> [Your goal]:
Among the lines of the data, copy those that hold "parameter".

> [Data section]:
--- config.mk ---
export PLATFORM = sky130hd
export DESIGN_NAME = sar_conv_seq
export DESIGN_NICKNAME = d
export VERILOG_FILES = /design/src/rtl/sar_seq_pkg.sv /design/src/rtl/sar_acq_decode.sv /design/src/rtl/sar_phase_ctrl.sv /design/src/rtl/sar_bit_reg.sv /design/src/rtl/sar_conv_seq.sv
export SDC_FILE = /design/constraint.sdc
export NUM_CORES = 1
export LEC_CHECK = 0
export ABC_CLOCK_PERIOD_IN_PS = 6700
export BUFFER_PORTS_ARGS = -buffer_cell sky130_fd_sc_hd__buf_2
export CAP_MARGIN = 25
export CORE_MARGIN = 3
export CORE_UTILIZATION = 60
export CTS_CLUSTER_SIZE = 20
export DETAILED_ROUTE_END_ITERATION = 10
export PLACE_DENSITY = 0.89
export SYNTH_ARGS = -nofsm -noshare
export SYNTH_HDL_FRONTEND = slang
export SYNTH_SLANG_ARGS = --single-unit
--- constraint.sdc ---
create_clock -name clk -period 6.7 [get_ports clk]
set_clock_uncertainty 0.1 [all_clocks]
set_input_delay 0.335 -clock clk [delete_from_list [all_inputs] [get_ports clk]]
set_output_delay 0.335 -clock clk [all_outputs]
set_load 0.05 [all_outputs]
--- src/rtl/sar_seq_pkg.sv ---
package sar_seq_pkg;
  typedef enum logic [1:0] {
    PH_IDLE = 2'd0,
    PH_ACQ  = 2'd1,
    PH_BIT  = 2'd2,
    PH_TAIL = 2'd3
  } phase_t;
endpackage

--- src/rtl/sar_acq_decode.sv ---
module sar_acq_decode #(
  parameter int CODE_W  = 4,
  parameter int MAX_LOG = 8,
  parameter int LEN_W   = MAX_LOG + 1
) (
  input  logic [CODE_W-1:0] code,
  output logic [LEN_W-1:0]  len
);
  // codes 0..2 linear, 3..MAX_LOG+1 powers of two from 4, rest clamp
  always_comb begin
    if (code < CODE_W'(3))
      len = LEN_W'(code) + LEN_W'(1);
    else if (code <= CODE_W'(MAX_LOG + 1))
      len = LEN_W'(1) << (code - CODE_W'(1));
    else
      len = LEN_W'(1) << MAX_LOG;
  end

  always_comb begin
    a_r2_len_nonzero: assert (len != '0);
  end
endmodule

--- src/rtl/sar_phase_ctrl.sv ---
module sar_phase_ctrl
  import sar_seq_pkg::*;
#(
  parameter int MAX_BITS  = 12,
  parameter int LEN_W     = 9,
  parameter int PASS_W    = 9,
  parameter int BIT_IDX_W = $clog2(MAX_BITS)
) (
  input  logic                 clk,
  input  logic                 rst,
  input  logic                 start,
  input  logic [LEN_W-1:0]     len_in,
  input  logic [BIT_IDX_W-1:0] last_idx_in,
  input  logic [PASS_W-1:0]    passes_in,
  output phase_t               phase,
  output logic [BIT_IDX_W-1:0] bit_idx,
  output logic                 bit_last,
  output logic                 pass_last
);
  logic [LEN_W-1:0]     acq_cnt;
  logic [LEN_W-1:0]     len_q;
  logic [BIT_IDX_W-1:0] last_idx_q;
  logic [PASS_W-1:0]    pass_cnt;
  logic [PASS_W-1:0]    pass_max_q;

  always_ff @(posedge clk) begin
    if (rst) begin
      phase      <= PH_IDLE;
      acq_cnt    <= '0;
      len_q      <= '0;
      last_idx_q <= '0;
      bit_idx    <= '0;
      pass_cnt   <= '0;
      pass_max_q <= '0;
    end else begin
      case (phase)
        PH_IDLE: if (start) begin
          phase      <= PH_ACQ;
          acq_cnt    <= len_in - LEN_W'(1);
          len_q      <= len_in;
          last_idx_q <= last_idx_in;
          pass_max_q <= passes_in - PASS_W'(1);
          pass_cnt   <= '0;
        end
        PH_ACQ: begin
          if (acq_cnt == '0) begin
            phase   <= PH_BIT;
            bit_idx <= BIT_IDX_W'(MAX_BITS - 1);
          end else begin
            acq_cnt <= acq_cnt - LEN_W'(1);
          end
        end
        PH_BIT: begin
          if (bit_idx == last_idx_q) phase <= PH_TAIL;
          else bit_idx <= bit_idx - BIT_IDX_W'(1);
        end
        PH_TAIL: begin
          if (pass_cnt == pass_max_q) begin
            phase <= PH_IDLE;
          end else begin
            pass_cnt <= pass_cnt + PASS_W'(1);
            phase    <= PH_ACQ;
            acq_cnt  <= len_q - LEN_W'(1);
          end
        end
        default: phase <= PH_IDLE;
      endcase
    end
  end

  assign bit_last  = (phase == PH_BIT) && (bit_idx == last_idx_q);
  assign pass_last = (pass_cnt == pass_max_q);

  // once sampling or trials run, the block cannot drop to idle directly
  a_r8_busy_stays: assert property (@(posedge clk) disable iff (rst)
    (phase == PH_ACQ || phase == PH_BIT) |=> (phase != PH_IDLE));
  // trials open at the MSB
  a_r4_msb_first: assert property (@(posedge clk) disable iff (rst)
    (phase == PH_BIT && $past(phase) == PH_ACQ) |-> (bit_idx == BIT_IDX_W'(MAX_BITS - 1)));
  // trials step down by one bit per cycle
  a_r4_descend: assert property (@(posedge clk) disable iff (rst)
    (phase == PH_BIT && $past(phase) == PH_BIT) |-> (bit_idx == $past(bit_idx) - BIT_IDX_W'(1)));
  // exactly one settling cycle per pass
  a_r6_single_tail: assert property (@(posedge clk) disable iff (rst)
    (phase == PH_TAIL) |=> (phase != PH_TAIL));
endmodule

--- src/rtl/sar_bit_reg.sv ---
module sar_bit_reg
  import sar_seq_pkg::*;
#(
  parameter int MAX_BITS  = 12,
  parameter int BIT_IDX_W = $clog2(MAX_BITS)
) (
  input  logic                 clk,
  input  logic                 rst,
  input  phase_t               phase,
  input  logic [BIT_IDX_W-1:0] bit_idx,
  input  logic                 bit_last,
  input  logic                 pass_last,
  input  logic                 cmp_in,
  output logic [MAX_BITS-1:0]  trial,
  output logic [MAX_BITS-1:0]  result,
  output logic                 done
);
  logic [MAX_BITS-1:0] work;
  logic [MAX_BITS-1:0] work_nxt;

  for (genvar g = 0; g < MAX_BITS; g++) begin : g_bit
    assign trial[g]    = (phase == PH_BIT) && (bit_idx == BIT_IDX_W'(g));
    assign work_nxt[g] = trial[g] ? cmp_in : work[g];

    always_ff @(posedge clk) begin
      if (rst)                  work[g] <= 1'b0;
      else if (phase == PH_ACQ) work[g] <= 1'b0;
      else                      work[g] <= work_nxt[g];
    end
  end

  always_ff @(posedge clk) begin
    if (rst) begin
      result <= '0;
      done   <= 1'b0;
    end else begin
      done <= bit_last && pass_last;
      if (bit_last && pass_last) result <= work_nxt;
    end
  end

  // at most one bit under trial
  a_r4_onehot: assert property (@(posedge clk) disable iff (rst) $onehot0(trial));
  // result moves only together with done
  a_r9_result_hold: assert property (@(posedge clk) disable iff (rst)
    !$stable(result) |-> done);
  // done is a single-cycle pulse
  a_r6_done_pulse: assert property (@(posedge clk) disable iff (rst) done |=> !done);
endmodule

> [Solution]:
  parameter int CODE_W  = 4,
  parameter int MAX_LOG = 8,
  parameter int LEN_W   = MAX_LOG + 1
  parameter int MAX_BITS  = 12,
  parameter int LEN_W     = 9,
  parameter int PASS_W    = 9,
  parameter int BIT_IDX_W = $clog2(MAX_BITS)
  parameter int MAX_BITS  = 12,
  parameter int BIT_IDX_W = $clog2(MAX_BITS)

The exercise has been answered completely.